On Sun, 19 Oct 2003 21:25:23 +0100, Lazarus Cooke
> wrote:

>The first is plain daft. The french have known ways to avoid meat
>putrifying for a very long time. But I suppose the word "French" is the
>modern American for "******".


Hm. Birds was supposed to be hung until they started to move again
when I was a child. One wood-grooze I removed feathers from when child
(about 8 year, that is around 1958, was full of maggots, which I was
told was normal before starting the job,and indeed it was full of
them, but only on skin.
It tasted really delicious after having hung for about 3-4 weeks. No
rural or urban gozzips or legends there.
anyway, food was too expensive to be thrown at that time, so the food
was used anyway, evt. camuflaged in some way if seriously spoiled.

Remember the gruesome oxidized salted herrings in late spring, having
laid in salted brine since early autumn, now deep yellow from
rancidification after that long store.

So to let children accept the fact that no matter how spoiled the food
was, it had to be eaten, or you had to wait with food until that food
was eaten until you got something else to eat. (and I still remember
when buying some foods, we needed a permition to buy, but that ended I
think here in Norway around 1955 or so, except car which was
rationized until about 1962 or around there sometime.

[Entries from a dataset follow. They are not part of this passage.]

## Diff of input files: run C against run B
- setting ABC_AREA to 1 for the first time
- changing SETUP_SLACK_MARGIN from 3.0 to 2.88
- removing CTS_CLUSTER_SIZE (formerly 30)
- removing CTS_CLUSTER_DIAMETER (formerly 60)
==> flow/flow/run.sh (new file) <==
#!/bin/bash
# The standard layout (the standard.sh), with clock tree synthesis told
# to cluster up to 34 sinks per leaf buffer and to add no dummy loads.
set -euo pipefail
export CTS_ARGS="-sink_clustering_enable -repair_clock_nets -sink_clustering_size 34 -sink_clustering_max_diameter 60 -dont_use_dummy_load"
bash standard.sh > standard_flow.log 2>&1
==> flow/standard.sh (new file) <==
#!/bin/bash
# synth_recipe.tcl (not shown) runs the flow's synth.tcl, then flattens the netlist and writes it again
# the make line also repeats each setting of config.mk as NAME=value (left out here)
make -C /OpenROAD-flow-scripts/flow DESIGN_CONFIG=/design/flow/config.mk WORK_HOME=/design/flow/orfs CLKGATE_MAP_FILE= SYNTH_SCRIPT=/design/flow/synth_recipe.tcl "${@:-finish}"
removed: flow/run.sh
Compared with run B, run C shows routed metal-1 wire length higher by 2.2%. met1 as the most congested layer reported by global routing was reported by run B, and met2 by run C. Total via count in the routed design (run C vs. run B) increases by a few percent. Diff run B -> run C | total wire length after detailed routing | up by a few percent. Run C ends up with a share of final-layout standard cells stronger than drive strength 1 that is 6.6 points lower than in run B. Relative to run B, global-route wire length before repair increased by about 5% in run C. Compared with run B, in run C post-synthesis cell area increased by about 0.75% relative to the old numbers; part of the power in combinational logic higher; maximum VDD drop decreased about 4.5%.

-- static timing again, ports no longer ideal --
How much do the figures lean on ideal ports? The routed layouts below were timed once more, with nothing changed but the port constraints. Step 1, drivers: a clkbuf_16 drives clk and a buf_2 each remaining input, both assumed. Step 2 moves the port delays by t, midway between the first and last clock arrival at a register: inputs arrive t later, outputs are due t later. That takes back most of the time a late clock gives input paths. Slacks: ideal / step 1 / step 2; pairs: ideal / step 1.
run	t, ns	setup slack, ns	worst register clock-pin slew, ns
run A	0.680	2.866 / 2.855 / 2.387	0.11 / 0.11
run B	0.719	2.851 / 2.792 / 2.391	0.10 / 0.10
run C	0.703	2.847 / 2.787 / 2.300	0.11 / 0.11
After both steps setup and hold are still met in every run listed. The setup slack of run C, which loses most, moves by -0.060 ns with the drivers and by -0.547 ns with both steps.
Source: an optimization exercise on an open RTL-to-GDS flow (aim: small area and a short achievable clock period). Production flows keep margins and buffers that such runs may drop.
Where RTL was checked, it was by simulation tests only, not by an equivalence proof against the original.

## v26
==> flow/design.v <==
`timescale 1 ns / 1 ns
module filter_mlab
               (
                i_clk,
                i_clk_enable,
                i_reset_n,
                filter_in,
                filter_out
                );
  input   i_clk;
  input   i_clk_enable;
  input   i_reset_n;
  input   signed [17:0] filter_in;
  output  signed [17:0] filter_out;
  reg  [3:0] cur_count;             
  reg  [3:0] vcnt;                  
  reg  signed [17:0] r [0:10];
  reg  signed [17:0] output_register;
  wire       is_s = cur_count[3];   
  reg  [3:0] sel1;                  
  reg  [3:0] sel2;                  
  wire [3:0] cnt_n  = is_s ? 4'd0 : cur_count + 4'd1;
  wire [3:0] vcnt_n = (is_s && vcnt != 4'd11) ? vcnt + 4'd1 : vcnt;
  function v;
    input [3:0] vc;
    input [3:0] a;
    v = (a < vc);
  endfunction
  reg [3:0] s1_n, s2_n;
  always @* begin
    s1_n = 4'd0;
    s2_n = 4'd0;
    case (cnt_n)
      4'd0: begin s1_n[0] = v(vcnt_n, 4'd7);  s2_n[0] = v(vcnt_n, 4'd6); end
      4'd1: begin s1_n[1] = v(vcnt_n, 4'd1);  s2_n[1] = v(vcnt_n, 4'd1); end
      4'd2: begin s1_n[1] = v(vcnt_n, 4'd7);  s2_n[0] = v(vcnt_n, 4'd7); end
      4'd3: begin s1_n[2] = v(vcnt_n, 4'd2);                             end
      4'd4: begin s1_n[3] = v(vcnt_n, 4'd9);  s2_n[2] = v(vcnt_n, 4'd5); end
      4'd5: begin s1_n[2] = v(vcnt_n, 4'd3);                             end
      4'd6: begin s1_n[3] = v(vcnt_n, 4'd10);                            end
      4'd7: begin s1_n[0] = v(vcnt_n, 4'd5);  s2_n[3] = v(vcnt_n, 4'd5); end
      default: begin s1_n[1] = v(vcnt_n, 4'd10); s2_n[1] = v(vcnt_n, 4'd10); end
    endcase
  end
  always @(posedge i_clk or negedge i_reset_n)
    if (!i_reset_n) begin
      cur_count <= 4'd8;
      vcnt      <= 4'd0;
      sel1      <= 4'd0;
      sel2      <= 4'd0;
    end
    else if (i_clk_enable) begin
      cur_count <= cnt_n;
      vcnt      <= vcnt_n;
      sel1      <= s1_n;
      sel2      <= s2_n;
    end
  integer i;
  always @(posedge i_clk)
    if (i_clk_enable) begin
      r[0] <= is_s ? filter_in : r[10];
      for (i = 1; i < 11; i = i + 1)
        r[i] <= r[i-1];
    end
  wire [24:0] x5  = {{7{r[5][17]}},  r[5]};
  wire [24:0] x8  = {{7{r[8][17]}},  r[8]};
  wire [24:0] x10 = {{7{r[10][17]}}, r[10]};
  wire [24:0] v1 = ({25{sel1[0]}} & x8)
                 | ({25{sel1[1]}} & (x10 << 2))
                 | ({25{sel1[2]}} & (x10 << 3))
                 | ({25{sel1[3]}} & (x8 << 3));
  wire [24:0] v2 = ({25{sel2[0]}} & (x10 << 4))
                 | ({25{sel2[1]}} & x10)
                 | ({25{sel2[2]}} & (x5 << 3))
                 | ({25{sel2[3]}} & (x8 << 2));
  reg  [24:0] acc;
  reg         c1, c2;
  wire [24:0] base = is_s ? 25'd16 : acc;
  wire        ci1  = c1 & ~is_s;
  wire        ci2  = c2 & ~is_s;
  wire [24:0] nv1  = ~v1;
  wire [24:0] hs   = base ^ nv1 ^ v2;
  wire [24:0] hc   = (base & nv1) | (base & v2) | (nv1 & v2);
  wire [8:0]  s0   = {1'b0, hs[7:0]}   + {1'b0, hc[6:0], 1'b1};
  wire [9:0]  s1w  = {1'b0, hs[15:8], 1'b1} + {1'b0, hc[14:7], ci1};
  wire [9:0]  s2w  = {hs[24:16], 1'b1}      + {hc[23:15], ci2};
  wire [8:0]  s1   = s1w[9:1];
  wire [8:0]  s2   = s2w[9:1];
  always @(posedge i_clk)
    if (i_clk_enable) begin
      acc <= {s2[8:0], s1[7:0], s0[7:0]};
      c1  <= s0[8];
      c2  <= s1[8];
    end
  wire [16:0] hi   = acc[24:8] + {8'd0, c2, 7'd0, c1};
  wire [19:0] q    = {hi, acc[7:5]};
  wire        tie  = (acc[4:0] == 5'd0);
  wire        pos_ovf = ~q[19] & (q[18] | q[17]);
  wire        neg_ovf =  q[19] & ~(q[18] & q[17]);
  wire [17:0] yr   = {q[17:1], q[0] & ~tie};
  wire [17:0] y    = (vcnt == 4'd0) ? 18'd0 :
                     pos_ovf ? 18'h1ffff : neg_ovf ? 18'h20000 : yr;
  always @(posedge i_clk or negedge i_reset_n)
    if (!i_reset_n)
      output_register <= 18'sd0;
    else if (i_clk_enable && is_s)
      output_register <= y;
  assign filter_out = output_register;
endmodule
==> flow/config.mk <==
export PLATFORM = sky130hd
export DESIGN_NAME = filter_mlab
export DESIGN_NICKNAME = filter_mlab
export VERILOG_FILES = /design/flow/design.v
export SDC_FILE = /design/flow/constraint.sdc
export NUM_CORES = 4
export LEC_CHECK = 0
export CAP_MARGIN = 20
export CORE_MARGIN = 2
export CORE_UTILIZATION = 40
export SLEW_MARGIN = 20
==> flow/constraint.sdc <==
create_clock -name core_clock -period 10.0 [get_ports {i_clk}]
set_input_delay 2.0000 -clock core_clock [delete_from_list [all_inputs] [get_ports {i_clk}]]
set_output_delay 2.0000 -clock core_clock [all_outputs]
set_load 0.01 [all_outputs]
standard.sh (not shown) runs the stock make flow with config.mk's settings and CLKGATE_MAP_FILE= SYNTH_SCRIPT=/design/flow/synth_recipe.tcl, a recipe that flattens the netlist after the stock synthesis.
==> flow/flow/run.sh <==
#!/bin/bash
set -o pipefail
bash standard.sh 'SETUP_SLACK_MARGIN=6.9' 'CTS_CLUSTER_SIZE=30' 'CTS_CLUSTER_DIAMETER=60' 'BUFFER_PORTS_ARGS=-buffer_cell sky130_fd_sc_hd__buf_1' 'CORE_UTILIZATION=60' 'PLACE_DENSITY=0.75' finish 2>&1 | tee standard.log
Input changes introduced in v20 (baseline for comparison: v26):
==> flow/flow/run.sh <==
#!/bin/bash
set -o pipefail
bash standard.sh 'SETUP_SLACK_MARGIN=6.9' 'CTS_CLUSTER_SIZE=30' 'CTS_CLUSTER_DIAMETER=60' 'BUFFER_PORTS_ARGS=-buffer_cell sky130_fd_sc_hd__buf_2' 'CORE_UTILIZATION=60' 'PLACE_DENSITY=0.75' 'ABC_AREA=1' finish 2>&1 | tee standard.log
==> summary.txt <==
- Period utilization is higher on v26
- Summary of v20 over v26: setup slack now sits higher, floorplan die height up 1.6%, number of cell instances on the worst register-to-register path grew by 2, hold slack shows an increase of 6.2 ps, overall die area went up about 3.3%.
- Of the two values seen for first element of the critical path, i_clk_enable was produced by v20 and sel1[1] by v26.
- Routed length on met3 (v26 / v20): 1.2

But the point is that those stories about the need to hung until
almost eaten by faggots and moving by themselves by the help of
maggots was jokes told to make children accepting eating spoiled food.

(By the way, maggots is the new way to treat wounds that are difficult
to heal. The maggots eat the dead skin that hinder the wounds to grow,
which also is the reason for risk of deadly infections and thus the
maggots may hinder deadly infections, but many don't accept the
treatment on reason it is very unappetizing :-) Quite understandable,
though.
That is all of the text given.